Además, las cámaras señalaron: "Si bien entendemos el planteo de fondo, la falta de acuerdo y el rechazo de la propuesta ofrecida está afectando el desarrollo de la logística en plena cosecha". Esa combinación de mayores costos, falta de acuerdo y rechazo a la oferta presentada fue, según las entidades, el núcleo de una escalada que terminó trasladando la tensión a las rutas y a los accesos portuarios.
El impacto sobre las exportaciones
El comunicado advirtió que el conflicto ya provocaba "graves inconvenientes como retrasos de embarque, incumplimientos de contratos con el exterior e imposibilidad en el ingreso de divisas a nuestro país". La definición reflejó la preocupación de los actores del comercio exterior ante una interrupción que excedió la discusión sectorial y alcanzó de lleno a la operatoria de exportación.

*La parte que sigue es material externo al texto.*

## src/rtl/cnn_pkg.sv

```systemverilog
// Shared helpers for the conv datapath: default geometry, packed widths and
// the (ky,kx,c) element placement used by every window producer/consumer.
package cnn_pkg;

    localparam int DEF_KERNEL_SIZE = 3;
    localparam int DEF_DATA_WIDTH  = 16;
    localparam int DEF_CHANNELS    = 1;
    localparam int DEF_ROW_SIZE    = 28;
    localparam int DEF_COLUMN_SIZE = 28;
    localparam int DEF_STRIDE      = 1;

    // PIXEL_W: one pixel with all channels packed, channel 0 in the low bits.
    function automatic int pixel_w(input int channels, input int data_width);
        return channels * data_width;
    endfunction

    // WINDOW_W: a full KxK window of packed pixels.
    function automatic int window_w(input int k, input int channels, input int data_width);
        return k * k * channels * data_width;
    endfunction

    // Bit offset of element (ky,kx,c); ky=0 is the oldest row, kx=0 the leftmost column.
    function automatic int elem_off(input int k, input int channels, input int data_width,
                                    input int ky, input int kx, input int c);
        return ((ky * k + kx) * channels + c) * data_width;
    endfunction

    // Last coordinate along one axis that a stride-aligned window can end on.
    function automatic int last_hit(input int size, input int k, input int stride);
        return (k - 1) + stride * ((size - k) / stride);
    endfunction

endpackage

```

## src/rtl/window_line_buffer.sv

```systemverilog
// One image row of delay: dout is the value written DEPTH enables ago.
// Read-before-write on a wrapping pointer, so it maps onto a simple RAM.
module window_line_buffer #(
    parameter int DEPTH = 28,
    parameter int WIDTH = 16
) (
    input  logic             clock,
    input  logic             sreset_n,
    input  logic             en,
    input  logic [WIDTH-1:0] din,
    output logic [WIDTH-1:0] dout
);

    localparam int PTR_W = (DEPTH > 1) ? $clog2(DEPTH) : 1;
    localparam logic [PTR_W-1:0] PTR_LAST = PTR_W'(DEPTH - 1);

    logic [WIDTH-1:0] mem_q [DEPTH];
    logic [PTR_W-1:0] ptr_q;
    logic [PTR_W-1:0] ptr_d;

    assign dout = mem_q[ptr_q];

    always_comb begin
        ptr_d = ptr_q;
        if (en) begin
            ptr_d = (ptr_q == PTR_LAST) ? '0 : ptr_q + 1'b1;
        end
    end

    always_ff @(posedge clock) begin
        if (!sreset_n) begin
            ptr_q <= '0;
        end else begin
            ptr_q <= ptr_d;
        end
    end

    // Contents are deliberately not cleared; stale rows are masked upstream.
    always_ff @(posedge clock) begin
        if (en) begin
            mem_q[ptr_q] <= din;
        end
    end

endmodule

```

## src/rtl/sliding_window_gen.sv

```systemverilog
// Streaming KxK x CHANNELS window generator with stride, row-edge masking,
// valid/ready on both sides and a per-frame last-window flag.
module sliding_window_gen
    import cnn_pkg::*;
#(
    parameter int KERNEL_SIZE = DEF_KERNEL_SIZE,
    parameter int DATA_WIDTH  = DEF_DATA_WIDTH,
    parameter int CHANNELS    = DEF_CHANNELS,
    parameter int ROW_SIZE    = DEF_ROW_SIZE,
    parameter int COLUMN_SIZE = DEF_COLUMN_SIZE,
    parameter int STRIDE      = DEF_STRIDE
) (
    input  logic                                                      clock,
    input  logic                                                      sreset_n,
    input  logic                                                      in_valid,
    output logic                                                      in_ready,
    input  logic [pixel_w(CHANNELS, DATA_WIDTH)-1:0]                  in_data,
    output logic                                                      out_valid,
    input  logic                                                      out_ready,
    output logic [window_w(KERNEL_SIZE, CHANNELS, DATA_WIDTH)-1:0]    out_window,
    output logic                                                      out_last
);

    localparam int PIXEL_W = pixel_w(CHANNELS, DATA_WIDTH);
    localparam int K       = KERNEL_SIZE;
    localparam int COL_W   = $clog2(ROW_SIZE);
    localparam int ROW_W   = $clog2(COLUMN_SIZE);
    localparam int PH_W    = (STRIDE > 1) ? $clog2(STRIDE) : 1;

    localparam logic [COL_W-1:0] COL_MAX   = COL_W'(ROW_SIZE - 1);
    localparam logic [COL_W-1:0] COL_FIRST = COL_W'(K - 1);
    localparam logic [COL_W-1:0] COL_LAST  = COL_W'(last_hit(ROW_SIZE, K, STRIDE));
    localparam logic [ROW_W-1:0] ROW_MAX   = ROW_W'(COLUMN_SIZE - 1);
    localparam logic [ROW_W-1:0] ROW_FIRST = ROW_W'(K - 1);
    localparam logic [ROW_W-1:0] ROW_LAST  = ROW_W'(last_hit(COLUMN_SIZE, K, STRIDE));
    localparam logic [PH_W-1:0]  PH_MAX    = PH_W'(STRIDE - 1);

    logic [COL_W-1:0]   col_q, col_d;
    logic [ROW_W-1:0]   row_q, row_d;
    logic [PH_W-1:0]    col_ph_q, col_ph_d;
    logic [PH_W-1:0]    row_ph_q, row_ph_d;
    logic               out_valid_q, out_valid_d;
    logic               out_last_q, out_last_d;
    logic [PIXEL_W-1:0] win_q [K][K];
    logic [PIXEL_W-1:0] win_d [K][K];
    logic [PIXEL_W-1:0] lb_out [K-1];
    logic [PIXEL_W-1:0] new_col [K];
    logic               accept;
    logic               col_hit;
    logic               row_hit;
    logic               emit;
    logic               is_last;

    assign in_ready  = !out_valid_q || out_ready;
    assign accept    = in_valid && in_ready;
    assign out_valid = out_valid_q;
    assign out_last  = out_last_q;

    // Cascaded line buffers: buffer gi holds the row that is gi+1 rows old.
    genvar gi, gk;
    generate
        for (gi = 0; gi < K - 1; gi++) begin : g_lb
            logic [PIXEL_W-1:0] lb_in;
            if (gi == 0) begin : g_head
                assign lb_in = in_data;
            end else begin : g_tail
                assign lb_in = lb_out[gi-1];
            end
            window_line_buffer #(
                .DEPTH (ROW_SIZE),
                .WIDTH (PIXEL_W)
            ) u_lb (
                .clock    (clock),
                .sreset_n (sreset_n),
                .en       (accept),
                .din      (lb_in),
                .dout     (lb_out[gi])
            );
        end

        for (gi = 0; gi < K - 1; gi++) begin : g_col
            assign new_col[gi] = lb_out[K-2-gi];
        end
        assign new_col[K-1] = in_data;

        for (gi = 0; gi < K; gi++) begin : g_pack_y
            for (gk = 0; gk < K; gk++) begin : g_pack_x
                assign out_window[elem_off(K, CHANNELS, DATA_WIDTH, gi, gk, 0) +: PIXEL_W] = win_q[gi][gk];
            end
        end
    endgenerate

    // Phases stay 0 until the axis reaches K-1, then count modulo STRIDE.
    always_comb begin
        col_d    = col_q;
        row_d    = row_q;
        col_ph_d = col_ph_q;
        row_ph_d = row_ph_q;
        if (accept) begin
            if (col_q == COL_MAX) begin
                col_d    = '0;
                col_ph_d = '0;
                if (row_q == ROW_MAX) begin
                    row_d    = '0;
                    row_ph_d = '0;
                end else begin
                    row_d = row_q + 1'b1;
                    if (row_q < ROW_FIRST || row_ph_q == PH_MAX) begin
                        row_ph_d = '0;
                    end else begin
                        row_ph_d = row_ph_q + 1'b1;
                    end
                end
            end else begin
                col_d = col_q + 1'b1;
                if (col_q < COL_FIRST || col_ph_q == PH_MAX) begin
                    col_ph_d = '0;
                end else begin
                    col_ph_d = col_ph_q + 1'b1;
                end
            end
        end
    end

    assign col_hit = (col_q >= COL_FIRST) && (col_ph_q == '0);
    assign row_hit = (row_q >= ROW_FIRST) && (row_ph_q == '0);
    assign emit    = accept && col_hit && row_hit;
    assign is_last = (row_q == ROW_LAST) && (col_q == COL_LAST);

    always_comb begin
        out_valid_d = out_valid_q;
        out_last_d  = out_last_q;
        if (emit) begin
            out_valid_d = 1'b1;
            out_last_d  = is_last;
        end else if (out_ready) begin
            out_valid_d = 1'b0;
            out_last_d  = 1'b0;
        end
    end

    always_comb begin
        for (int ky = 0; ky < K; ky++) begin
            for (int kx = 0; kx < K; kx++) begin
                win_d[ky][kx] = win_q[ky][kx];
            end
        end
        if (accept) begin
            for (int ky = 0; ky < K; ky++) begin
                for (int kx = 0; kx < K - 1; kx++) begin
                    win_d[ky][kx] = win_q[ky][kx+1];
                end
                win_d[ky][K-1] = new_col[ky];
            end
        end
    end

    always_ff @(posedge clock) begin
        if (!sreset_n) begin
            col_q       <= '0;
            row_q       <= '0;
            col_ph_q    <= '0;
            row_ph_q    <= '0;
            out_valid_q <= 1'b0;
            out_last_q  <= 1'b0;
            for (int ky = 0; ky < K; ky++) begin
                for (int kx = 0; kx < K; kx++) begin
                    win_q[ky][kx] <= '0;
                end
            end
        end else begin
            col_q       <= col_d;
            row_q       <= row_d;
            col_ph_q    <= col_ph_d;
            row_ph_q    <= row_ph_d;
            out_valid_q <= out_valid_d;
            out_last_q  <= out_last_d;
            for (int ky = 0; ky < K; ky++) begin
                for (int kx = 0; kx < K; kx++) begin
                    win_q[ky][kx] <= win_d[ky][kx];
                end
            end
        end
    end

endmodule

```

El señalamiento resulta especialmente sensible para el agro argentino, dado que la fluidez del transporte en época de cosecha es clave para sostener el ritmo de entregas, embarques y compromisos comerciales. Cualquier interrupción en los accesos a los nodos portuarios impacta de manera directa sobre la cadena de valor.
Frente a este escenario, expresaron: "instamos a las partes involucradas en forma urgente a agotar las instancias de diálogo necesarias para la solución del conflicto". El objetivo es destrabar la situación antes de que se profundicen los daños sobre el comercio exterior.
En el cierre del comunicado subrayaron que la prioridad pasa por "garantizar la continuidad de la operatoria, preservar la seguridad de las rutas y evitar mayores conflictos al comercio exterior argentino". Con ese mensaje, las cámaras buscaron poner el foco en la necesidad de una solución rápida para un conflicto que, en plena cosecha, amenaza con escalar desde la protesta sectorial hacia un problema de mayor alcance económico.